** Activity **
Use the entries below and reproduce exactly the lines from the one containing "x edfxtp_1, 395" down to the one containing "[hold_path]", both of them included.

** Records shown **
▼▼▼

Context: an optimization exercise on an open-source flow, tuned for small area, a short achievable clock period and few clock cycles per item. The choices shown serve that exercise and are no tape-out recipe.
Only simulation tests tie the RTL to the original design; equivalence was not proved.
Power is estimated from default activity; no workload was simulated.

==> design.v <==
package ppts_pkg;
	localparam int MAX_TASKS_DEF = 16;
	localparam int TIME_BITS_DEF = 22;
	localparam int ARRIVAL_W = 16;
	localparam int BURST_W   = 16;
	localparam int PRIO_W    = 8;
	localparam int FIELD_W   = 22;
	localparam int TASK_NR_W = 5;
	localparam int STATUS_W  = 2;
	localparam int IN_DATA_W  = 40;
	localparam int OUT_DATA_W = 120;
	localparam logic [STATUS_W-1:0] STAT_OK         = 2'd0;
	localparam logic [STATUS_W-1:0] STAT_FULL       = 2'd1;
	localparam logic [STATUS_W-1:0] STAT_ZERO_BURST = 2'd2;
	localparam logic ACT_LOAD = 1'b0;
	localparam logic ACT_TICK = 1'b1;
	typedef enum logic [1:0] {
		S_IDLE,
		S_SCAN,
		S_FINISH
	} state_t;
	typedef struct packed {
		logic [PRIO_W-1:0]    prio;
		logic [BURST_W-1:0]   burst;
		logic [ARRIVAL_W-1:0] arrival;
	} in_t;
	typedef struct packed {
		logic                  pad;
		logic                  all_done;
		logic [FIELD_W-1:0]    response_time;
		logic [FIELD_W-1:0]    waiting_time;
		logic [FIELD_W-1:0]    turnaround_time;
		logic [FIELD_W-1:0]    completion_time;
		logic                  task_finished;
		logic [FIELD_W-1:0]    tick_time;
		logic [TASK_NR_W-1:0]  running_task;
		logic [STATUS_W-1:0]   status;
	} out_t;
	typedef struct packed {
		logic [ARRIVAL_W-1:0] arrival;
		logic [BURST_W-1:0]   burst;
		logic [PRIO_W-1:0]    prio;
		logic [BURST_W-1:0]   remaining;
		logic                 started;
	} task_t;
	typedef struct packed {
		logic scan_start;
		logic wr_en;
	} tbl_ctrl_t;
	typedef struct packed {
		logic scan_done;
		logic found;
	} tbl_stat_t;
	function automatic logic [31:0] sub_floor(input logic [31:0] a, input logic [31:0] b);
		sub_floor = (a >= b) ? (a - b) : 32'd0;
	endfunction
	function automatic logic [FIELD_W-1:0] to_field(input logic [31:0] v);
		to_field = v[FIELD_W-1:0];
	endfunction
endpackage
module ppts_table #(
	parameter int MAX_TASKS = ppts_pkg::MAX_TASKS_DEF,
	parameter int TIME_BITS = ppts_pkg::TIME_BITS_DEF
) (
	input  logic                                    clk,
	input  logic                                    arst_n,
	input  ppts_pkg::tbl_ctrl_t                     ctrl,
	input  logic [$clog2(MAX_TASKS+1)-1:0]          loaded_count,
	input  logic [TIME_BITS-1:0]                    cur_time,
	input  logic [((MAX_TASKS > 1) ? $clog2(MAX_TASKS) : 1)-1:0] wr_addr,
	input  ppts_pkg::task_t                         wr_task,
	input  logic [TIME_BITS-1:0]                    wr_fr,
	output ppts_pkg::tbl_stat_t                     stat,
	output logic [((MAX_TASKS > 1) ? $clog2(MAX_TASKS) : 1)-1:0] best_idx,
	output ppts_pkg::task_t                         best_task,
	output logic [TIME_BITS-1:0]                    best_fr
);
	localparam int CNT_W  = $clog2(MAX_TASKS + 1);
	localparam int IDX_W  = (MAX_TASKS > 1) ? $clog2(MAX_TASKS) : 1;
	localparam int TASK_W = ppts_pkg::ARRIVAL_W + 2 * ppts_pkg::BURST_W + ppts_pkg::PRIO_W + 1;
	localparam int ENT_W  = TASK_W + TIME_BITS;
	logic [ENT_W-1:0] mem [MAX_TASKS];
	logic             scanning_q;
	logic [CNT_W-1:0] cnt_q;
	logic             rd_en;
	logic [IDX_W-1:0] rd_addr;
	logic             rd_vld_s1;
	logic [IDX_W-1:0] rd_idx_s1;
	logic [ENT_W-1:0] rd_data_s1;
	ppts_pkg::task_t  rd_task;
	logic [TIME_BITS-1:0] rd_fr;
	logic             found_q;
	logic [IDX_W-1:0] best_idx_q;
	ppts_pkg::task_t  best_task_q;
	logic [TIME_BITS-1:0] best_fr_q;
	logic             ready_w;
	logic             win;
	logic             scan_done;
	assign rd_en   = scanning_q && (cnt_q != loaded_count);
	assign rd_addr = cnt_q[IDX_W-1:0];
	assign rd_task = rd_data_s1[ENT_W-1:TIME_BITS];
	assign rd_fr   = rd_data_s1[TIME_BITS-1:0];
	assign ready_w = (32'(rd_task.arrival) <= 32'(cur_time)) && (rd_task.remaining != '0);
	assign win     = rd_vld_s1 && ready_w && (!found_q || (rd_task.prio > best_task_q.prio));
	assign scan_done = scanning_q && (cnt_q == loaded_count) && !rd_vld_s1;
	always_ff @(posedge clk) begin
		if (ctrl.wr_en) begin
			mem[wr_addr] <= {wr_task, wr_fr};
		end
		if (rd_en) begin
			rd_data_s1 <= mem[rd_addr];
		end
		rd_idx_s1 <= rd_addr;
		if (win) begin
			best_idx_q  <= rd_idx_s1;
			best_task_q <= rd_task;
			best_fr_q   <= rd_fr;
		end
	end
	always_ff @(posedge clk or negedge arst_n) begin
		if (!arst_n) begin
			scanning_q <= 1'b0;
			cnt_q      <= '0;
			rd_vld_s1  <= 1'b0;
			found_q    <= 1'b0;
		end else begin
			rd_vld_s1 <= rd_en;
			if (ctrl.scan_start) begin
				scanning_q <= 1'b1;
				cnt_q      <= '0;
				found_q    <= 1'b0;
			end else begin
				if (rd_en) begin
					cnt_q <= cnt_q + 1'b1;
				end
				if (win) begin
					found_q <= 1'b1;
				end
				if (scan_done) begin
					scanning_q <= 1'b0;
				end
			end
		end
	end
	assign stat.scan_done = scan_done;
	assign stat.found     = found_q;
	assign best_idx       = best_idx_q;
	assign best_task      = best_task_q;
	assign best_fr        = best_fr_q;
endmodule
module preemptive_priority_task_scheduler_unit #(
	parameter int MAX_TASKS = ppts_pkg::MAX_TASKS_DEF,
	parameter int TIME_BITS = ppts_pkg::TIME_BITS_DEF
) (
	input  logic                              clk,
	input  logic                              arst_n,
	input  logic                              s_tvalid,
	output logic                              s_tready,
	input  logic [ppts_pkg::IN_DATA_W-1:0]    s_tdata,
	input  logic                              s_tuser,
	output logic                              m_tvalid,
	input  logic                              m_tready,
	output logic [ppts_pkg::OUT_DATA_W-1:0]   m_tdata
);
	localparam int CNT_W = $clog2(MAX_TASKS + 1);
	localparam int IDX_W = (MAX_TASKS > 1) ? $clog2(MAX_TASKS) : 1;
	localparam logic [CNT_W-1:0]     MAX_CNT  = CNT_W'(MAX_TASKS);
	localparam logic [TIME_BITS-1:0] TIME_MAX = '1;
	ppts_pkg::state_t state_q, state_d;
	logic                 act_q;
	ppts_pkg::in_t        in_q;
	ppts_pkg::in_t        in_w;
	logic [TIME_BITS-1:0] cur_time_q;
	logic [CNT_W-1:0]     loaded_q;
	logic [CNT_W-1:0]     completed_q;
	logic                 found_q;
	logic [TIME_BITS-1:0] nxt_time_q;
	logic [ppts_pkg::BURST_W-1:0] rem_q;
	logic [TIME_BITS-1:0] fr_q;
	logic [ppts_pkg::BURST_W:0]   sum_q;
	logic                 m_tvalid_q;
	ppts_pkg::out_t       out_q;
	ppts_pkg::out_t       out_d;
	ppts_pkg::tbl_ctrl_t  tbl_ctrl;
	ppts_pkg::tbl_stat_t  tbl_stat;
	logic                 scan_start;
	logic                 tbl_wr_en;
	logic [IDX_W-1:0]     wr_addr;
	ppts_pkg::task_t      wr_task;
	logic [TIME_BITS-1:0] wr_fr;
	logic [IDX_W-1:0]     best_idx;
	ppts_pkg::task_t      best_task;
	logic [TIME_BITS-1:0] best_fr;
	logic                 in_xfer;
	logic                 out_free;
	logic                 finish_go;
	logic                 load_ok;
	logic                 fin_w;
	logic [CNT_W-1:0]     loaded_nxt;
	logic [CNT_W-1:0]     completed_nxt;
	logic [31:0]          tat_w;
	logic [31:0]          wt_w;
	logic [31:0]          run_w;
	logic [31:0]          fr_w;
	logic [ppts_pkg::STATUS_W-1:0] status_w;
	assign in_w     = s_tdata;
	assign in_xfer  = s_tvalid && s_tready;
	assign out_free = !m_tvalid_q || m_tready;
	assign tbl_ctrl = {scan_start, tbl_wr_en};
	ppts_table #(
		.MAX_TASKS (MAX_TASKS),
		.TIME_BITS (TIME_BITS)
	) u_table (
		.clk          (clk),
		.arst_n       (arst_n),
		.ctrl         (tbl_ctrl),
		.loaded_count (loaded_q),
		.cur_time     (cur_time_q),
		.wr_addr      (wr_addr),
		.wr_task      (wr_task),
		.wr_fr        (wr_fr),
		.stat         (tbl_stat),
		.best_idx     (best_idx),
		.best_task    (best_task),
		.best_fr      (best_fr)
	);
	always_ff @(posedge clk or negedge arst_n) begin
		if (!arst_n) begin
			state_q <= ppts_pkg::S_IDLE;
		end else begin
			state_q <= state_d;
		end
	end
	always_comb begin
		state_d    = state_q;
		s_tready   = 1'b0;
		scan_start = 1'b0;
		finish_go  = 1'b0;
		case (state_q)
			ppts_pkg::S_IDLE: begin
				s_tready = 1'b1;
				if (s_tvalid) begin
					if (s_tuser == ppts_pkg::ACT_TICK) begin
						scan_start = 1'b1;
						state_d    = ppts_pkg::S_SCAN;
					end else begin
						state_d = ppts_pkg::S_FINISH;
					end
				end
			end
			ppts_pkg::S_SCAN: begin
				if (tbl_stat.scan_done) begin
					state_d = ppts_pkg::S_FINISH;
				end
			end
			ppts_pkg::S_FINISH: begin
				if (out_free) begin
					finish_go = 1'b1;
					state_d   = ppts_pkg::S_IDLE;
				end
			end
			default: begin
				state_d = ppts_pkg::S_IDLE;
			end
		endcase
	end
	always_comb begin
		if (loaded_q == MAX_CNT) begin
			status_w = ppts_pkg::STAT_FULL;
		end else if (in_q.burst == '0) begin
			status_w = ppts_pkg::STAT_ZERO_BURST;
		end else begin
			status_w = ppts_pkg::STAT_OK;
		end
	end
	assign load_ok = (act_q == ppts_pkg::ACT_LOAD) && (status_w == ppts_pkg::STAT_OK);
	assign fin_w   = (act_q == ppts_pkg::ACT_TICK) && found_q && (rem_q == '0);
	assign tat_w = ppts_pkg::sub_floor(32'(nxt_time_q), 32'(best_task.arrival));
	assign wt_w  = ppts_pkg::sub_floor(32'(nxt_time_q), 32'(sum_q));
	assign run_w = 32'(best_idx) + 32'd1;
	assign fr_w  = ppts_pkg::sub_floor(32'(cur_time_q), 32'(best_task.arrival));
	assign loaded_nxt    = load_ok ? (loaded_q + 1'b1) : loaded_q;
	assign completed_nxt = fin_w ? (completed_q + 1'b1) : completed_q;
	always_comb begin
		tbl_wr_en = 1'b0;
		wr_addr   = best_idx;
		wr_task   = best_task;
		wr_fr     = fr_q;
		if (act_q == ppts_pkg::ACT_LOAD) begin
			tbl_wr_en         = finish_go && load_ok;
			wr_addr           = loaded_q[IDX_W-1:0];
			wr_task.arrival   = in_q.arrival;
			wr_task.burst     = in_q.burst;
			wr_task.prio      = in_q.prio;
			wr_task.remaining = in_q.burst;
			wr_task.started   = 1'b0;
			wr_fr             = '0;
		end else begin
			tbl_wr_en         = finish_go && found_q;
			wr_task.remaining = rem_q;
			wr_task.started   = 1'b1;
		end
	end
	always_comb begin
		out_d                 = '0;
		out_d.tick_time       = ppts_pkg::to_field(32'(cur_time_q));
		out_d.all_done        = (completed_nxt == loaded_nxt);
		if (act_q == ppts_pkg::ACT_LOAD) begin
			out_d.status = status_w;
		end else begin
			if (found_q) begin
				out_d.running_task = run_w[ppts_pkg::TASK_NR_W-1:0];
			end
			if (fin_w) begin
				out_d.task_finished   = 1'b1;
				out_d.completion_time = ppts_pkg::to_field(32'(nxt_time_q));
				out_d.turnaround_time = ppts_pkg::to_field(tat_w);
				out_d.waiting_time    = ppts_pkg::to_field(wt_w);
				out_d.response_time   = ppts_pkg::to_field(32'(fr_q));
			end
		end
	end
	always_ff @(posedge clk) begin
		if (in_xfer) begin
			act_q <= s_tuser;
			in_q  <= in_w;
		end
		if ((state_q == ppts_pkg::S_SCAN) && tbl_stat.scan_done) begin
			found_q    <= tbl_stat.found;
			nxt_time_q <= (cur_time_q == TIME_MAX) ? cur_time_q : (cur_time_q + 1'b1);
			rem_q      <= best_task.remaining - 1'b1;
			fr_q       <= best_task.started ? best_fr : fr_w[TIME_BITS-1:0];
			sum_q      <= {1'b0, best_task.arrival} + {1'b0, best_task.burst};
		end
		if (finish_go) begin
			out_q <= out_d;
		end
	end
	always_ff @(posedge clk or negedge arst_n) begin
		if (!arst_n) begin
			cur_time_q  <= '0;
			loaded_q    <= '0;
			completed_q <= '0;
			m_tvalid_q  <= 1'b0;
		end else begin
			if (finish_go) begin
				loaded_q    <= loaded_nxt;
				completed_q <= completed_nxt;
				m_tvalid_q  <= 1'b1;
				if (act_q == ppts_pkg::ACT_TICK) begin
					cur_time_q <= nxt_time_q;
				end
			end else if (m_tready) begin
				m_tvalid_q <= 1'b0;
			end
		end
	end
	assign m_tvalid = m_tvalid_q;
	assign m_tdata  = out_q;
endmodule
==> run.sh <==
#!/bin/bash
# synth_recipe.tcl (not shown) runs the flow's synth.tcl, then flattens the netlist and writes it again
# the make line also repeats each setting of config.mk as NAME=value (left out here)
make -C /OpenROAD-flow-scripts/flow DESIGN_CONFIG=/design/flow/config.mk WORK_HOME=/design/flow/orfs CLKGATE_MAP_FILE= SYNTH_SCRIPT=/design/flow/synth_recipe.tcl finish
==> config.mk <==
export PLATFORM = sky130hd
export DESIGN_NAME = preemptive_priority_task_scheduler_unit
export DESIGN_NICKNAME = preemptive_priority_task_scheduler_unit
export VERILOG_FILES = /design/flow/design.v
export SDC_FILE = /design/flow/constraint.sdc
export NUM_CORES = 4
export LEC_CHECK = 0
export CAP_MARGIN = 20
export CORE_MARGIN = 2
export CORE_UTILIZATION = 40
export SLEW_MARGIN = 20
==> constraint.sdc <==
create_clock -name core_clock -period 6.0 [get_ports {clk}]
set_input_delay 1.2000 -clock core_clock [delete_from_list [all_inputs] [get_ports {clk}]]
set_output_delay 1.2000 -clock core_clock [all_outputs]
set_load 0.01 [all_outputs]
==> flow_summary.toml <==
[outcome]
status = "timing/DRC/antenna clean"

[placed_design]
hpwl_um = 100000
gp_congestion = 0.830
io_buffers = 165
dpl.cell_count = 5725

[global_route]
grt_max_degree = 100
overflow = 0
use_met1_pct = 26.9
grt_usage_pct = 19.0
grt_pass1_vias = 34000
antenna_found_initial = 6
grt_first_pass_wirelength_um = 240000
grt.busiest_layer = "met2"
met3_usage_pct = 2.86
use_met2_pct = 30.6

[finish]
final_cells = 6037
syn2layout_area_growth_pct = 14.8
drive_gt1_share_pct = 20.7
finalNetCount = 3826
fillers = 14100

[worst_setup_path]
path_class = "flop to flop"
cp-end-kind = "flop"
critPathLaunchType = "flop"
reg2reg_depth = 7
worstPathCellList = "nand2_1 -> nor2_1 -> a21oi_1 -> nor2_1 -> nand2_1 -> nor2_4 -> buf_4"
crit_slowest_cell = "edfxtp_1"
cp.required_ns = 6.41
slowest_delay_ns = 0.94
cp.arrival_ns = 4.21
critPathMaxFanout = 42

[timing]
fin_setup_tns_ns = 0
tightest_slew_ns = 1.19
min_period_ns = 3.80
fin_crit_sh_pct = 63.3
hold_violations = 0
rsz0062_at_grt = "false"
relSlewSlack_pct = 20.3
hold_ws_ns = 0.399
maxSlewViolCount = 0
setup_violations = 0
max_freq_mhz = 263
finClkSkew_ns = 0.0443

[synth]
synth_top_cell_area_share_pct = 73.0
ys.flop_type = "edfxtp_1"
synth_area_leader_cell = "edfxtp_1"
synthesis.nets = 3572
ys_types = 78
syn_area_um2 = 68400
synth_edf_count = 1664
yosysMostFrequentCell = "edfxtp_1"
avgSynthCellArea_um2 = 20.0
synth-seq-area-share_pct = 74.7
yosysWarnings = 2
async_reset_ff_share_pct = 2.51
postSynthCellCount = 3427
synth.top_cells.by_area = "edfxtp_1 73%, mux4_2 13%, ha_1 1.8%, dfrtp_1 1.6%, xnor2_1 0.99%"
synth_seq_cells = 1711
synthTopCellsByCount = "1664 x edfxtp_1, 395 x mux4_2, 150 x nand2_1"

[floorplanning]
core_area_um2 = 170000
die_w_um = 418
ios = 167
rows = 151
initial_utilization_pct = 40.3
dieArea_um2 = 174000
dieHeight_um = 418

[cts]
cts_buffers = 171
clk_path_buf_depth = 3
h-tree-depth = 4
clkSinkCount = 1711
cts_resized = 0
cts_root_buffer = "clkbuf_16"
cts_tree = "yes"
cts_hold_buffers = 0
postCtsSetupRepairBufs = 0
clkSlewWorstSetupHoldPaths_ns = 0.06
insertion_delay_ns = 0.82

[hold_path]
hold_class = "flop to flop"
hold_path_depth = 0

[routing]
drtIter0Drc = 3801
wl_um = 166000
wl_per_cell_um = 27.4
first_pass_iters = 6
ant_nets = 0
drc_errors = 0
num_vias = 33700
via_per_inst = 5.58

[power]
peakVddDrop_mv = 0.386
power_density_nw_per_um2 = 469
cellLeakagePower_uw = 0.0255

[job]
cap_violations = 0
==> where the power goes <==
group	switching, uW	total (uW)	internal (uW)	leakage (uW)
Clock	4570	10400	5840	0.00266
Combinational	5360	9770	4410	0.00705
Sequential	1310	16600	15300	0.0158
==> through the flow <==
stage	power [uW]	instance area, um^2	setup WS (ns)	util, %
final	36800	78600	2.20	46.3
after global routing	38400	78600	1.96	46.3
after CTS	37200	78500	2.21	46.3
after detailed placement	26700	73100	1.51	43.1
after global placement	26600	73000	1.45	43.0
after floorplan	23200	68400	0.253	-
==> per-layer routing <==
metal  share of wire [%]  wire [um]
met4                 2.6       4300
met5               0.013         21
met1                  43      71500
met2                  48      79800
met3                 6.0      10000
==> sequential cells by signal, summed over array words and instances, names as in the netlist, 16 cells and up <==
signal	count
u_table.mem	1264
out_q	119
u_table.rd_data_s1	79
u_table.best_task_q	57
in_q	40
cur_time_q	22
fr_q	22
nxt_time_q	22
u_table.best_fr_q	22
sum_q	17
rem_q	16
==> worst paths after layout <==
| path | startpoint | to | slack [ns] |
|---|---|---|---|
| max | act_q | u_table.mem[13][62] | 2.20 |
| min | u_table.rd_idx_s1[3] | u_table.best_idx_q[3] | 0.40 |
| max reg2reg | act_q | u_table.mem[13][62] | 2.20 |
| min reg2reg | u_table.rd_idx_s1[3] | u_table.best_idx_q[3] | 0.40 |
| max in group asynchronous | arst_n | u_table.cnt_q[2] | 4.95 |
| min in group asynchronous | arst_n | cur_time_q[16] | 0.52 |
==> cells by family after synthesis <==
kind of cell,share of synthesized area (%)
flip-flops,74.7
AND/OR/NAND/NOR,4.13
multiplexers,13.8
AO/OA/AOI/OAI,2.62
buffers and inverters,1.38
XOR/XNOR,1.46
adder cells (fa/ha/maj),1.87
other,0.00548
==> layout by cell type (no fill, tap or decap), types with 34 or more instances in the layout <==
master,netlist,routed
edfxtp_1,1664,1664
mux4_2,395,395
clkbuf_16,0,172
clkdlybuf4s50_1,0,164
nand2_1,150,150
nor2_1,119,103
ha_1,96,96
inv_1,84,83
xnor2_1,77,77
and2_1,73,71
o21ai_0,63,62
a21oi_1,57,57
mux2_2,46,46
buf_4,1,44
dfrtp_1,43,39
nor3_1,38,37
xor2_1,37,37
clkinv_1,0,37
nand2b_1,34,34
==> layout make-up <==
cell class                 instances  area [um^2]  area share [%]
multi-input combinational       1486        16500            21.0
antenna                            2         5.00         0.00637
tap                             2218         2780            3.53
timing repair buffer             226         2320            2.96
clock inverter                   107         1040            1.32
clock buffer                     202         4440            5.65
sequential                      1711        51100            65.1
inverter                          85          329           0.419
==> worst max-delay path: cells and delay by family (launching register included) <==
family / cells / cell delay (ns)
AO/OA/AOI/OAI: 1 / 0.06
buffers and inverters: 1 / 0.78
AND/OR/NAND/NOR: 5 / 1.53
flip-flops: 1 / 0.94
Testbench counts, summed over its fixed seeds: cycles 86,455, items 5,600.

[what the ideal ports hide]
How much do the figures lean on ideal ports? The routed layout below was timed once more, with nothing changed but the port constraints.
Step 1 assumes that a clkbuf_16 drives the clock port and a buf_2 every other input.
Step 2 also shifts input and output timing later by t, the mid clock arrival at the registers, as if the neighbouring blocks saw the same clock.
Slacks: ideal / step 1 / step 2; pairs: ideal / step 1.
shift t [ns]: 0.875
setup slack, ns: 2.202 / 2.202 / 1.517
worst setup path after step 2: input to register
After both steps this run still meets setup and hold. For this run, drivers alone change the setup slack by 0.000 ns; drivers and shift together by -0.685 ns.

▲▲▲

** Written response **
synthTopCellsByCount = "1664 x edfxtp_1, 395 x mux4_2, 150 x nand2_1"

[floorplanning]
core_area_um2 = 170000
die_w_um = 418
ios = 167
rows = 151
initial_utilization_pct = 40.3
dieArea_um2 = 174000
dieHeight_um = 418

[cts]
cts_buffers = 171
clk_path_buf_depth = 3
h-tree-depth = 4
clkSinkCount = 1711
cts_resized = 0
cts_root_buffer = "clkbuf_16"
cts_tree = "yes"
cts_hold_buffers = 0
postCtsSetupRepairBufs = 0
clkSlewWorstSetupHoldPaths_ns = 0.06
insertion_delay_ns = 0.82

[hold_path]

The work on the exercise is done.